Top of TASK INPUT
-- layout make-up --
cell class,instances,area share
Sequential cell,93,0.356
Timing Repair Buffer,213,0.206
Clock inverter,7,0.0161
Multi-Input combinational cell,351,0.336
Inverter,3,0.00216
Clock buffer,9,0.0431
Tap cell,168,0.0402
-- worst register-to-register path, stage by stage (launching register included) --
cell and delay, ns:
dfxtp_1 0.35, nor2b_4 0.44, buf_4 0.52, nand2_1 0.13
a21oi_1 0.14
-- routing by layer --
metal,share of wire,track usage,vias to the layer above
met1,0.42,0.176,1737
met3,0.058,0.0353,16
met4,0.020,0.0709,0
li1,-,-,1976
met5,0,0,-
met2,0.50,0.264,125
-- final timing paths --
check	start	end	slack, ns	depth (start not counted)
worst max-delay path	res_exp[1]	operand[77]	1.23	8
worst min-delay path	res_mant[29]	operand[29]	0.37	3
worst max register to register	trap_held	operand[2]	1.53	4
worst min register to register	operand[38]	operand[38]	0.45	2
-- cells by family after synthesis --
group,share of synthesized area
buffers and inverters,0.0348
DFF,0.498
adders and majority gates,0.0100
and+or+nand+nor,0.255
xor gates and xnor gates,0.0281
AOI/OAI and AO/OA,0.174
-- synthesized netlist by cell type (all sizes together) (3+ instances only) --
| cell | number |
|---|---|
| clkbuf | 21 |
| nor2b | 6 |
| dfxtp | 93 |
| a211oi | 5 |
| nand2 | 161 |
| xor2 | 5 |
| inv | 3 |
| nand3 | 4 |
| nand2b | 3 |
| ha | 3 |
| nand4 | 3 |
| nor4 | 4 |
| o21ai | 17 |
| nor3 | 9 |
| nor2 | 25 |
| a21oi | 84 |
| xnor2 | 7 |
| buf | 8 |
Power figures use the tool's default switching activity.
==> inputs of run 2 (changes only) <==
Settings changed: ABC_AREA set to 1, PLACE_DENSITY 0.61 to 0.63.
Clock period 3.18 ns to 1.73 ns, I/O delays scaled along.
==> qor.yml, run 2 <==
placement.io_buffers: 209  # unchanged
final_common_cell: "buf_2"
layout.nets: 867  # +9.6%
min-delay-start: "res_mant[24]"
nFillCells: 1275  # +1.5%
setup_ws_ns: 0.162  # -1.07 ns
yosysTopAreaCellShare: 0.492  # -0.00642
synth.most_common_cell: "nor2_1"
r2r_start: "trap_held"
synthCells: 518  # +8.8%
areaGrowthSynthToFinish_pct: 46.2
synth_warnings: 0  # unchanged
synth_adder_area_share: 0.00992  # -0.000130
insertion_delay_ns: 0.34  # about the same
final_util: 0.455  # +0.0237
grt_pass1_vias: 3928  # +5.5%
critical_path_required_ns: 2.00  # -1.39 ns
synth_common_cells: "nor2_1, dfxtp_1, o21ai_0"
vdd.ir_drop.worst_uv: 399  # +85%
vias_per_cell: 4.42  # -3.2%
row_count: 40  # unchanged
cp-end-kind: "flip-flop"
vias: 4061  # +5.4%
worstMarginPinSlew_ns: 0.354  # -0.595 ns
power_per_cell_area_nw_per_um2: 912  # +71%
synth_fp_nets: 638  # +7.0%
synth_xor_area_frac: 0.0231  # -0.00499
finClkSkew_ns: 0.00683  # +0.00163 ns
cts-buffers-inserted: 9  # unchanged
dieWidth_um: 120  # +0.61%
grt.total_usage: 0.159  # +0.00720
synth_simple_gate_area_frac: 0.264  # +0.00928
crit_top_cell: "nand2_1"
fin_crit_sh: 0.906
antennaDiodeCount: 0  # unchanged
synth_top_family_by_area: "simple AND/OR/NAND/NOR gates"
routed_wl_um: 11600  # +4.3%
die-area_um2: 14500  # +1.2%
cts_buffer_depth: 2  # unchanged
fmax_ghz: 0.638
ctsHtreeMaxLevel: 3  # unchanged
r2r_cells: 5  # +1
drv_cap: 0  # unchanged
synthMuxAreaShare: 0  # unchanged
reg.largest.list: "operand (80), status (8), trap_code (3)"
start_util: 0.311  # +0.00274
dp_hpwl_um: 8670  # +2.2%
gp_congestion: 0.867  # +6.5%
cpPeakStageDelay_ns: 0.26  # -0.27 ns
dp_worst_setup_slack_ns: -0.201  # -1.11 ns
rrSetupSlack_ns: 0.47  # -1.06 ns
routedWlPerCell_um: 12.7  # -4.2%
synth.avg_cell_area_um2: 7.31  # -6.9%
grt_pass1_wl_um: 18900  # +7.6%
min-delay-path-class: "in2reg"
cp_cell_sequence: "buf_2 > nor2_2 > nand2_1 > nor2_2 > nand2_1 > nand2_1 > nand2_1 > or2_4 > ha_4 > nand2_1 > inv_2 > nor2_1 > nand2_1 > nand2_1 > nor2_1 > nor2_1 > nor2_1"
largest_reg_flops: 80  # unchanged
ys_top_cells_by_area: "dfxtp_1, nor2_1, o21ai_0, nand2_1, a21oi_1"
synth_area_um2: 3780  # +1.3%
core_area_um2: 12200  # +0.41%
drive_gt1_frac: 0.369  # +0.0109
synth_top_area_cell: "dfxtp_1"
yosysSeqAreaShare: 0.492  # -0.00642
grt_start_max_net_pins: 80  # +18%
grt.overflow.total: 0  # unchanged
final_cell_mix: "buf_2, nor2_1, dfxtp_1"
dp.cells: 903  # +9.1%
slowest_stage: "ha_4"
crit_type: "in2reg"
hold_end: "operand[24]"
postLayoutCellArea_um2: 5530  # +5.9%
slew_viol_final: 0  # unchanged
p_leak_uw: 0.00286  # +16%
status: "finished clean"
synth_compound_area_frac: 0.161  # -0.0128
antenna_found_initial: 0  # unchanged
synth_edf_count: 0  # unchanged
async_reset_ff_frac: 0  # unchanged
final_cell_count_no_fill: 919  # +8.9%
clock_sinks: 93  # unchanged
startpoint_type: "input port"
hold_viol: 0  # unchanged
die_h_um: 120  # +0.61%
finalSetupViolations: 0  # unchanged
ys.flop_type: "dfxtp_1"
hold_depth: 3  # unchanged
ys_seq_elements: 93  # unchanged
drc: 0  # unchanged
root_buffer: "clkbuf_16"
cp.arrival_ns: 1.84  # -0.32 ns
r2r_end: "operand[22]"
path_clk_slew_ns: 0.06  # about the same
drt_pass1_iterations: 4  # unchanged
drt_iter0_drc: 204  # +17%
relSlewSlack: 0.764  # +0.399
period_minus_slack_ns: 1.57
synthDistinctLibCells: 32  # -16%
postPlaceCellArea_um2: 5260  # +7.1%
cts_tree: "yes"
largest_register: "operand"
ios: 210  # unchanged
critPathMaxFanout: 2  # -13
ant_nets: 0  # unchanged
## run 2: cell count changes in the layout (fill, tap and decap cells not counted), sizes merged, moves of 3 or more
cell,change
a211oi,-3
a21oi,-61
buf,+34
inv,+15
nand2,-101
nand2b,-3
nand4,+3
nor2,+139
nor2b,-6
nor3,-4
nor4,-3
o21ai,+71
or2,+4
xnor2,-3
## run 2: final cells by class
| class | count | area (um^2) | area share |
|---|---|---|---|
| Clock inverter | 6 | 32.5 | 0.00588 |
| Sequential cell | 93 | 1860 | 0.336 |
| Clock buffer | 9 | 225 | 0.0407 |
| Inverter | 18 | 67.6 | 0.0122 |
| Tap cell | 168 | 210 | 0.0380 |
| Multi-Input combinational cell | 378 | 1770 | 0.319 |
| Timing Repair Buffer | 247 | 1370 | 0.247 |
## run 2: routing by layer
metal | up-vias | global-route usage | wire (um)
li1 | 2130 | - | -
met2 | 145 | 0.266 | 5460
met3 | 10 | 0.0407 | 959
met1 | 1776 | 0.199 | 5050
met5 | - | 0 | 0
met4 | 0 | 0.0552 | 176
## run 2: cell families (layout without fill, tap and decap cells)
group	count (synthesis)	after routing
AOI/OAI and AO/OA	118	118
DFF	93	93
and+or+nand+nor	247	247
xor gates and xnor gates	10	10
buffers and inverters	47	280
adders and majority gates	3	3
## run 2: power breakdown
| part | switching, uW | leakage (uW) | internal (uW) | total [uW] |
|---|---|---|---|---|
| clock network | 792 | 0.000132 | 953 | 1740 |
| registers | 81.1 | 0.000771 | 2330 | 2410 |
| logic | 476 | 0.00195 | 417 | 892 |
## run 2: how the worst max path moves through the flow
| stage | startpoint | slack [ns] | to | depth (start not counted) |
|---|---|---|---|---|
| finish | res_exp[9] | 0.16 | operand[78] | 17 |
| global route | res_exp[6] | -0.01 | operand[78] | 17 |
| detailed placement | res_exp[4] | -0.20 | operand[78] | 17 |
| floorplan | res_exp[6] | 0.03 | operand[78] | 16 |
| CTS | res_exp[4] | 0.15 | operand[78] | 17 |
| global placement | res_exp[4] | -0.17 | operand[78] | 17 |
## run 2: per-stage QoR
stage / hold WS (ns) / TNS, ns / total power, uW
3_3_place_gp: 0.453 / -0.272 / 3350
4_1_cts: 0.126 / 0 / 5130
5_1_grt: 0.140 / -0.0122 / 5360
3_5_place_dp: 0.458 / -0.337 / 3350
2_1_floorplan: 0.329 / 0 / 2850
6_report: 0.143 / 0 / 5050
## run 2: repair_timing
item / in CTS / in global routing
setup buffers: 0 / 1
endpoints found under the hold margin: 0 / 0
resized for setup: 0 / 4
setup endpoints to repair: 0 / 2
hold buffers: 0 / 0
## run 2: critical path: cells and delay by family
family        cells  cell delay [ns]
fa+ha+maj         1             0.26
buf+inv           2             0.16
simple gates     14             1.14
Bottom of TASK INPUT
Top of TASK INPUT
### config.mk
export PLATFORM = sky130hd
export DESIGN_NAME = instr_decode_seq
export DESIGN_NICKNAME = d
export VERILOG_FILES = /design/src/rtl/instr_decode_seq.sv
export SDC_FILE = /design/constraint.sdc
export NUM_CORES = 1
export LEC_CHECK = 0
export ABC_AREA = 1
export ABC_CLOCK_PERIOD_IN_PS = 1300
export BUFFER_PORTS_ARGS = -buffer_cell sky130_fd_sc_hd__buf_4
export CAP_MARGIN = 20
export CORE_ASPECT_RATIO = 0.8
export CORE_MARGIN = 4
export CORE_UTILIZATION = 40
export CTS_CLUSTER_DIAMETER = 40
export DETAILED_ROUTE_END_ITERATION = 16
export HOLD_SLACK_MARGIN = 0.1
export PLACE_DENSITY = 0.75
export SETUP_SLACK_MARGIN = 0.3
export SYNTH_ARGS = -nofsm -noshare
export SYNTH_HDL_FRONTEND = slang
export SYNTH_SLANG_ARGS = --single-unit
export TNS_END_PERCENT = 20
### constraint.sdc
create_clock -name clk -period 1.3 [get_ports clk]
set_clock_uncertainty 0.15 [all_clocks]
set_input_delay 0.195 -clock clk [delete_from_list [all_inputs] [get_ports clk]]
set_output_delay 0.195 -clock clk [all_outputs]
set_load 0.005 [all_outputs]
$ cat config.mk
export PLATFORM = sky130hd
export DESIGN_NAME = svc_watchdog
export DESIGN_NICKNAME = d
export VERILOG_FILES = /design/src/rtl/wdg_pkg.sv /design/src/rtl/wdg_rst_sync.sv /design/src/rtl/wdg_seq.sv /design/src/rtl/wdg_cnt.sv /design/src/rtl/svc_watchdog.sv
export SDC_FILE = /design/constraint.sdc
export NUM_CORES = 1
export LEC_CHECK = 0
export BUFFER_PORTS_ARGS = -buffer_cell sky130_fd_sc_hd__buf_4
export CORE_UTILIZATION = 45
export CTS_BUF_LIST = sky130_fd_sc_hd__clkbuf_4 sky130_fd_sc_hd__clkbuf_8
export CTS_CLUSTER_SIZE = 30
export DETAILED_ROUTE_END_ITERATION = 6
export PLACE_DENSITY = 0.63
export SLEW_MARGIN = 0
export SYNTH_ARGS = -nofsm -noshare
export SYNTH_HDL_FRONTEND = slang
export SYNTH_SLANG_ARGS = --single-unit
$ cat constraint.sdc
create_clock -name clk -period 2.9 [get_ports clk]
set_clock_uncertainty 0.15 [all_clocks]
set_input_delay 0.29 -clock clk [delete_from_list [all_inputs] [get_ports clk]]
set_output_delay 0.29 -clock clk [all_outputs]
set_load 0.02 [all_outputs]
Bottom of TASK INPUT
Top of TASK INPUT
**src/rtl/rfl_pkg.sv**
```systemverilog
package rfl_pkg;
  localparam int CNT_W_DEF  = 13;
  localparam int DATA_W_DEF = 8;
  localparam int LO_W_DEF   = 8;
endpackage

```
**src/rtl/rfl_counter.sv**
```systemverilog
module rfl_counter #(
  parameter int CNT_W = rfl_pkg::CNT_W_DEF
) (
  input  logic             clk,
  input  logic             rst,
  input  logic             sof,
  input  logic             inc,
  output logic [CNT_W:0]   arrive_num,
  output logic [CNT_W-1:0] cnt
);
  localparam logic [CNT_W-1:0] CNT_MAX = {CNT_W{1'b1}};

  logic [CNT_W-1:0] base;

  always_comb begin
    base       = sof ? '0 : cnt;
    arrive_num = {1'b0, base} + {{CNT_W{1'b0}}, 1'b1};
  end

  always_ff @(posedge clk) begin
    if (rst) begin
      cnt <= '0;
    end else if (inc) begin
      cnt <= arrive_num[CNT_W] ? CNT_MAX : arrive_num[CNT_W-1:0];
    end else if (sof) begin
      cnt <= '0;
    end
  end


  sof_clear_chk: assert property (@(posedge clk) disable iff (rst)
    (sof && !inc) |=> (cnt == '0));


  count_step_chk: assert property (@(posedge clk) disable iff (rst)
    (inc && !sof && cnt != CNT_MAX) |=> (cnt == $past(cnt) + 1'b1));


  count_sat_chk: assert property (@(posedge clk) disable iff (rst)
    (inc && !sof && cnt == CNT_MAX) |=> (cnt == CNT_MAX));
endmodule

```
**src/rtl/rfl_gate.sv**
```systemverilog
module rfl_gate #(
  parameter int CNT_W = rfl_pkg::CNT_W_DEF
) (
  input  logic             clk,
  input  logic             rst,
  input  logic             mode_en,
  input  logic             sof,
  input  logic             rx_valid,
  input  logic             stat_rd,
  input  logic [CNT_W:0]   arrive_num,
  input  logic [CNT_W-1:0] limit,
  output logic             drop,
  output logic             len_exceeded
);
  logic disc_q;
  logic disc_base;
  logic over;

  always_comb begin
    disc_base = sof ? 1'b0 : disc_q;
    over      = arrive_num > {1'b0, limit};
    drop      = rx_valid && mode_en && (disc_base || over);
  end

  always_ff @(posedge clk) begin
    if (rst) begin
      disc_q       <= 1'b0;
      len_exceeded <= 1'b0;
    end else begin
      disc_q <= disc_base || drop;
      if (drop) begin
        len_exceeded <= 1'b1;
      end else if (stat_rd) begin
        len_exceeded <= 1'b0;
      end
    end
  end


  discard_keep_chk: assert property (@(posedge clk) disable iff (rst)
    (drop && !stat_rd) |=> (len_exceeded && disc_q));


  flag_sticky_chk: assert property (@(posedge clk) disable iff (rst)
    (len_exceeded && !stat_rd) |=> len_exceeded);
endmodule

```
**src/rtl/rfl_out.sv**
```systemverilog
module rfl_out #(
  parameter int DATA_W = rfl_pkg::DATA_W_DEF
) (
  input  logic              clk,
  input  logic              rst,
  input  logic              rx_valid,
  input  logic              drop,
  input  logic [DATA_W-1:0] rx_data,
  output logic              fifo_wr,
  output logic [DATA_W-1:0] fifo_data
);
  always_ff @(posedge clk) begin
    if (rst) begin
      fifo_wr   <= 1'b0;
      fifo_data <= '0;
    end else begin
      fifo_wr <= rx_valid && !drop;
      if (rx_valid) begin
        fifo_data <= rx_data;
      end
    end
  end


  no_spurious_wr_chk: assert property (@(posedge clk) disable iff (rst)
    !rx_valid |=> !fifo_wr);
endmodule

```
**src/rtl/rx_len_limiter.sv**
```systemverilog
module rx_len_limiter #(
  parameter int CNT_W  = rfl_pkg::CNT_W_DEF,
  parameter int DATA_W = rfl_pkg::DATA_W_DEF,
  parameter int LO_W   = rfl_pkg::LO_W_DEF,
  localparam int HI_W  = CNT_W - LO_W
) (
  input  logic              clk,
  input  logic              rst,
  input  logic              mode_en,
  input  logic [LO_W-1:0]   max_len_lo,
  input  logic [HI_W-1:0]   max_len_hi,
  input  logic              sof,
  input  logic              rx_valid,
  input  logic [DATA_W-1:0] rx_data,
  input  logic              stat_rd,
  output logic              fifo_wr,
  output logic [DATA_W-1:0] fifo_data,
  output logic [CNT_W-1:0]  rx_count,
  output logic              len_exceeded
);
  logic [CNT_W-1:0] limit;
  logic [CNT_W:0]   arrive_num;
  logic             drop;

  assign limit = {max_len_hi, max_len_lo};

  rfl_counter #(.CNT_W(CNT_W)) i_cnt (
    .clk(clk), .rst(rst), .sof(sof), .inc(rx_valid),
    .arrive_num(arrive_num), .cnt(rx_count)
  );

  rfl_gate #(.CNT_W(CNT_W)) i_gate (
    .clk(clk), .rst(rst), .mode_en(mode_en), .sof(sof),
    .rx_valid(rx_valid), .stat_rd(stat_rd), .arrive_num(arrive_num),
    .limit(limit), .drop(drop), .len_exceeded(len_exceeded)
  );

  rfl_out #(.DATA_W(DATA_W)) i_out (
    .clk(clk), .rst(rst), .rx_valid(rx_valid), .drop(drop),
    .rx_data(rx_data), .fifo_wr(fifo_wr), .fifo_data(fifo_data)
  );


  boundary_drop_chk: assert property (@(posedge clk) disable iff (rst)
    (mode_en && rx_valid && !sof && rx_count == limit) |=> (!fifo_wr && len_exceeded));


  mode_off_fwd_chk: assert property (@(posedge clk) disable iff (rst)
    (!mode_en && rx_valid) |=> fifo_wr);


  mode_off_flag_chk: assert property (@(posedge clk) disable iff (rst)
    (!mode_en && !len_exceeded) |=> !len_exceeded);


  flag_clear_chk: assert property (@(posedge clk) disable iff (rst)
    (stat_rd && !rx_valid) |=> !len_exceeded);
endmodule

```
Bottom of TASK INPUT
TASK GOAL | Find the line with "-- layout make-up" in the entries above. Retype it and each line after it, exactly, through the line with "AOI/OAI and AO/OA,0.174", and stop there.

WRITTEN REPLY |
-- layout make-up --
cell class,instances,area share
Sequential cell,93,0.356
Timing Repair Buffer,213,0.206
Clock inverter,7,0.0161
Multi-Input combinational cell,351,0.336
Inverter,3,0.00216
Clock buffer,9,0.0431
Tap cell,168,0.0402
-- worst register-to-register path, stage by stage (launching register included) --
cell and delay, ns:
dfxtp_1 0.35, nor2b_4 0.44, buf_4 0.52, nand2_1 0.13
a21oi_1 0.14
-- routing by layer --
metal,share of wire,track usage,vias to the layer above
met1,0.42,0.176,1737
met3,0.058,0.0353,16
met4,0.020,0.0709,0
li1,-,-,1976
met5,0,0,-
met2,0.50,0.264,125
-- final timing paths --
check	start	end	slack, ns	depth (start not counted)
worst max-delay path	res_exp[1]	operand[77]	1.23	8
worst min-delay path	res_mant[29]	operand[29]	0.37	3
worst max register to register	trap_held	operand[2]	1.53	4
worst min register to register	operand[38]	operand[38]	0.45	2
-- cells by family after synthesis --
group,share of synthesized area
buffers and inverters,0.0348
DFF,0.498
adders and majority gates,0.0100
and+or+nand+nor,0.255
xor gates and xnor gates,0.0281
AOI/OAI and AO/OA,0.174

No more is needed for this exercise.